Exercise aim: Return only the lines of the listing below that run from the line with "met5: 0.348 /" through the line with "nand4_1: 121", both ends included, exactly as written.

Records for this exercise:

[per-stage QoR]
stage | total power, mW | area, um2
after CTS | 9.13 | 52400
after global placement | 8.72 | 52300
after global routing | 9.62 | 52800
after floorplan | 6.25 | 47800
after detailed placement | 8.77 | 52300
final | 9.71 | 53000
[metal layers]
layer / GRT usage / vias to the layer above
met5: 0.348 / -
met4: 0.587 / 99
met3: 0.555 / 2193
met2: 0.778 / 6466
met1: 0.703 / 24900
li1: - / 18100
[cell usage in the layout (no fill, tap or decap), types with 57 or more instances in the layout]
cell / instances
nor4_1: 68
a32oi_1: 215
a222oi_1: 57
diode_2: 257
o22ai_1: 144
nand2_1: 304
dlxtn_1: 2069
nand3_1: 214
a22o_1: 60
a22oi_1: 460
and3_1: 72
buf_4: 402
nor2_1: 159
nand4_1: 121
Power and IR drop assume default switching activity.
[flow/config.mk]
export PLATFORM = sky130hd
export DESIGN_NAME = slaver2
export DESIGN_NICKNAME = slaver2
export VERILOG_FILES = /design/flow/design.v
export SDC_FILE = /design/flow/constraint.sdc
export NUM_CORES = 4
export LEC_CHECK = 1
export CORE_UTILIZATION = 50
[flow/constraint.sdc]
current_design slaver2

set clk_period 1.0
set clk_io_pct 0.2

create_clock -name clk0 -period $clk_period

set non_clock_inputs [all_inputs -no_clocks]
set_input_delay [expr $clk_period * $clk_io_pct] -clock clk0 $non_clock_inputs
set_output_delay [expr $clk_period * $clk_io_pct] -clock clk0 [all_outputs]
[flow/design.v]
`timescale 1ns/1ps
module slaver2(
  input pwrite,psel,penable,pclk,preset,
  input [7:0] paddr,pwdata,
  output reg [7:0] prdata,
  output reg pready
);
  reg [7:0] mem [0:63];
  always @(*) begin
    if(preset)
      pready <=0;
    else begin
      if(psel && pwrite && penable)begin
        pready<=1;
        mem[paddr]<=pwdata;
      end
      else if(psel && !pwrite && penable)begin
         pready<=1;
        prdata<= mem[paddr];
      end
      else
        pready<=0;
    end
  end 
endmodule
[flow/run.sh]
#!/bin/bash
# OpenROAD 26Q1-2900-gdf79404cd8, Yosys 0.63+post, stock flow scripts
make -C /OpenROAD-flow-scripts/flow DESIGN_CONFIG=/design/flow/config.mk WORK_HOME=/design/flow/orfs finish
[./constraint.sdc]
current_design dual_portram

set clk_period 11.3
set clk_io_pct 0.2

create_clock -name clk0 -period $clk_period [get_ports {clk}]

set non_clock_inputs [all_inputs -no_clocks]
set_input_delay [expr $clk_period * $clk_io_pct] -clock clk0 $non_clock_inputs
set_output_delay [expr $clk_period * $clk_io_pct] -clock clk0 [all_outputs]
[./design.v]
module dual_portram(clk,reset,address_a,address_b,write_en_a,write_en_b,data_in_a,data_in_b,data_out_a,data_out_b);
  input clk,reset,write_en_a,write_en_b;
  input [7:0] data_in_a,data_in_b,address_a,address_b;
  output [7:0]data_out_a,data_out_b;
  parameter SIZE=8;
 parameter WIDTH=1024; 
  int i;
  reg [SIZE-1:0] data_reg [WIDTH-1:0];
  reg [SIZE-1:0]out_a,out_b;
  always @(posedge clk) begin
    if(reset) begin
      for(i=0;i<WIDTH;i=i+1)begin
        data_reg[i]<=0;
      end
      out_a<=8'b0;
      out_b<=8'b0;
       end
    if(write_en_a)
      data_reg[address_a]<=data_in_a;    
    else
      out_a<=data_reg[address_a];
    if(write_en_b)
      data_reg[address_b]<=data_in_b;    
    else
      out_b<=data_reg[address_b];
  end
  assign data_out_a = out_a;
  assign data_out_b = out_b;
endmodule
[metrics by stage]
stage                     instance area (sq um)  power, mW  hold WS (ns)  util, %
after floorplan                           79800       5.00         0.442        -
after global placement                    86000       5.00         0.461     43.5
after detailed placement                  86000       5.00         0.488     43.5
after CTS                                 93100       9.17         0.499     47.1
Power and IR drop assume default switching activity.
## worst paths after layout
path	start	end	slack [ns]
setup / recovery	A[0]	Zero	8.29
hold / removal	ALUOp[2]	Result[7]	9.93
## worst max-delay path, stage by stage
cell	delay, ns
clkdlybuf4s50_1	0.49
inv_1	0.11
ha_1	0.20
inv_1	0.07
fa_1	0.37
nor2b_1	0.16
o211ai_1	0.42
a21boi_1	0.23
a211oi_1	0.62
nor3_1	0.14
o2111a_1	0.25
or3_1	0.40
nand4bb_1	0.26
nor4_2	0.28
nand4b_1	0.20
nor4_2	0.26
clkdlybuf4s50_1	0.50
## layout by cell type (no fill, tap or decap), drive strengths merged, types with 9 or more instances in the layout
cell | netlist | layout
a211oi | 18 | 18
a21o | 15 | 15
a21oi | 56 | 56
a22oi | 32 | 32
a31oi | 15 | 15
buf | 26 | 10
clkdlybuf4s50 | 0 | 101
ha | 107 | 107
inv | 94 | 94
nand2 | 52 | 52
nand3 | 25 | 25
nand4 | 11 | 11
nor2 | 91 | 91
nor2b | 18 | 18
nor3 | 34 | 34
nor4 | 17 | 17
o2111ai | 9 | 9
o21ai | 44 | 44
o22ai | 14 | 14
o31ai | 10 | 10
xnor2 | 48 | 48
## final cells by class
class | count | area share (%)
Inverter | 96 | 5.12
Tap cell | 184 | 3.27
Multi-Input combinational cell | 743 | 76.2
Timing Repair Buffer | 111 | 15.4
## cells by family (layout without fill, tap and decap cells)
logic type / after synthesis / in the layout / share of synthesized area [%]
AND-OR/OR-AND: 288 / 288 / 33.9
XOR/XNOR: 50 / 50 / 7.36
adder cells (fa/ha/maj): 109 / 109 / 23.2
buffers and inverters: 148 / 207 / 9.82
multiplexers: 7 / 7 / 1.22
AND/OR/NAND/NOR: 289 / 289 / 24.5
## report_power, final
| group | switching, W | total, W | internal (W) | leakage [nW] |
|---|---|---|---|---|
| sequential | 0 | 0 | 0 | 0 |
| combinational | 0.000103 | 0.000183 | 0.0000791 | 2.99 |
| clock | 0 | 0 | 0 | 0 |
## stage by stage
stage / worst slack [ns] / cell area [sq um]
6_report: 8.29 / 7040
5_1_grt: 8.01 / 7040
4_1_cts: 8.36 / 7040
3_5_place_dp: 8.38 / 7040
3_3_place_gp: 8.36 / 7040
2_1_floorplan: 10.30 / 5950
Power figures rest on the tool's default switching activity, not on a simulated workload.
## config.mk

```make
export PLATFORM = sky130hd
export DESIGN_NAME = tic_tac_toe
export DESIGN_NICKNAME = tic_tac_toe
export VERILOG_FILES = /design/flow/design.v
export SDC_FILE = /design/flow/constraint.sdc
export NUM_CORES = 4
export LEC_CHECK = 1
export CORE_UTILIZATION = 30
```

## constraint.sdc

```tcl
current_design tic_tac_toe

set clk_period 2.1
set clk_io_pct 0.2

create_clock -name clk0 -period $clk_period [get_ports {clk}]

set non_clock_inputs [all_inputs -no_clocks]
set_input_delay [expr $clk_period * $clk_io_pct] -clock clk0 $non_clock_inputs
set_output_delay [expr $clk_period * $clk_io_pct] -clock clk0 [all_outputs]
```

Exercise solution:
met5: 0.348 / -
met4: 0.587 / 99
met3: 0.555 / 2193
met2: 0.778 / 6466
met1: 0.703 / 24900
li1: - / 18100
[cell usage in the layout (no fill, tap or decap), types with 57 or more instances in the layout]
cell / instances
nor4_1: 68
a32oi_1: 215
a222oi_1: 57
diode_2: 257
o22ai_1: 144
nand2_1: 304
dlxtn_1: 2069
nand3_1: 214
a22o_1: 60
a22oi_1: 460
and3_1: 72
buf_4: 402
nor2_1: 159
nand4_1: 121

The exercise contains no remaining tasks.